Task – Every record below should be printed exactly as it appears.

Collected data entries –
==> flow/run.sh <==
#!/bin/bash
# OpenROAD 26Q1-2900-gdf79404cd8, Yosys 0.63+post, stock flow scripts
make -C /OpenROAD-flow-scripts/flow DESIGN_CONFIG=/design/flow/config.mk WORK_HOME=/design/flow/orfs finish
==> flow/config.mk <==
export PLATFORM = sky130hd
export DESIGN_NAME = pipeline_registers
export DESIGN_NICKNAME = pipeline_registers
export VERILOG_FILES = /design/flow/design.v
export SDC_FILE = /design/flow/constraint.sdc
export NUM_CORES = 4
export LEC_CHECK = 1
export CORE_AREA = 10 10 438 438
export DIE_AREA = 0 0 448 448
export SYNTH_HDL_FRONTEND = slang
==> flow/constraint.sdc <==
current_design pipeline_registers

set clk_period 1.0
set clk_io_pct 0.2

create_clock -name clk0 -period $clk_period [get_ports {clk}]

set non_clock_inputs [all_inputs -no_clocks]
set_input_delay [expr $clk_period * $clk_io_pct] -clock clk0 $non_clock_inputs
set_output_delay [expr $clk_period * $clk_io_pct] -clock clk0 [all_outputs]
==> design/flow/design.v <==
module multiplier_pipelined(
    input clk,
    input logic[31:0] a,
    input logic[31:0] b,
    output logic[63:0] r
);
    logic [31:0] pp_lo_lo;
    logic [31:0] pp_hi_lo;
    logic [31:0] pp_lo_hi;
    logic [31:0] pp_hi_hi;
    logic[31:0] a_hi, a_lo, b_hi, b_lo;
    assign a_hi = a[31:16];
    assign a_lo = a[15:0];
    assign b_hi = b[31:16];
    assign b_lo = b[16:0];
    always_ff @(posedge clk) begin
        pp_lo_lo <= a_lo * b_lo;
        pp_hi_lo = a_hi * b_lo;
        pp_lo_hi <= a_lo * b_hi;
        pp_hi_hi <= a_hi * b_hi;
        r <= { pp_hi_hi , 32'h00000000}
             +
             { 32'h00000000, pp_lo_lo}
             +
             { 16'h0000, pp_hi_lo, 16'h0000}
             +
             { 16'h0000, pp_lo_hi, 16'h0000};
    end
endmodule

Task solution –
==> flow/run.sh <==
#!/bin/bash
# OpenROAD 26Q1-2900-gdf79404cd8, Yosys 0.63+post, stock flow scripts
make -C /OpenROAD-flow-scripts/flow DESIGN_CONFIG=/design/flow/config.mk WORK_HOME=/design/flow/orfs finish
==> flow/config.mk <==
export PLATFORM = sky130hd
export DESIGN_NAME = pipeline_registers
export DESIGN_NICKNAME = pipeline_registers
export VERILOG_FILES = /design/flow/design.v
export SDC_FILE = /design/flow/constraint.sdc
export NUM_CORES = 4
export LEC_CHECK = 1
export CORE_AREA = 10 10 438 438
export DIE_AREA = 0 0 448 448
export SYNTH_HDL_FRONTEND = slang
==> flow/constraint.sdc <==
current_design pipeline_registers

set clk_period 1.0
set clk_io_pct 0.2

create_clock -name clk0 -period $clk_period [get_ports {clk}]

set non_clock_inputs [all_inputs -no_clocks]
set_input_delay [expr $clk_period * $clk_io_pct] -clock clk0 $non_clock_inputs
set_output_delay [expr $clk_period * $clk_io_pct] -clock clk0 [all_outputs]
==> design/flow/design.v <==
module multiplier_pipelined(
    input clk,
    input logic[31:0] a,
    input logic[31:0] b,
    output logic[63:0] r
);
    logic [31:0] pp_lo_lo;
    logic [31:0] pp_hi_lo;
    logic [31:0] pp_lo_hi;
    logic [31:0] pp_hi_hi;
    logic[31:0] a_hi, a_lo, b_hi, b_lo;
    assign a_hi = a[31:16];
    assign a_lo = a[15:0];
    assign b_hi = b[31:16];
    assign b_lo = b[16:0];
    always_ff @(posedge clk) begin
        pp_lo_lo <= a_lo * b_lo;
        pp_hi_lo = a_hi * b_lo;
        pp_lo_hi <= a_lo * b_hi;
        pp_hi_hi <= a_hi * b_hi;
        r <= { pp_hi_hi , 32'h00000000}
             +
             { 32'h00000000, pp_lo_lo}
             +
             { 16'h0000, pp_hi_lo, 16'h0000}
             +
             { 16'h0000, pp_lo_hi, 16'h0000};
    end
endmodule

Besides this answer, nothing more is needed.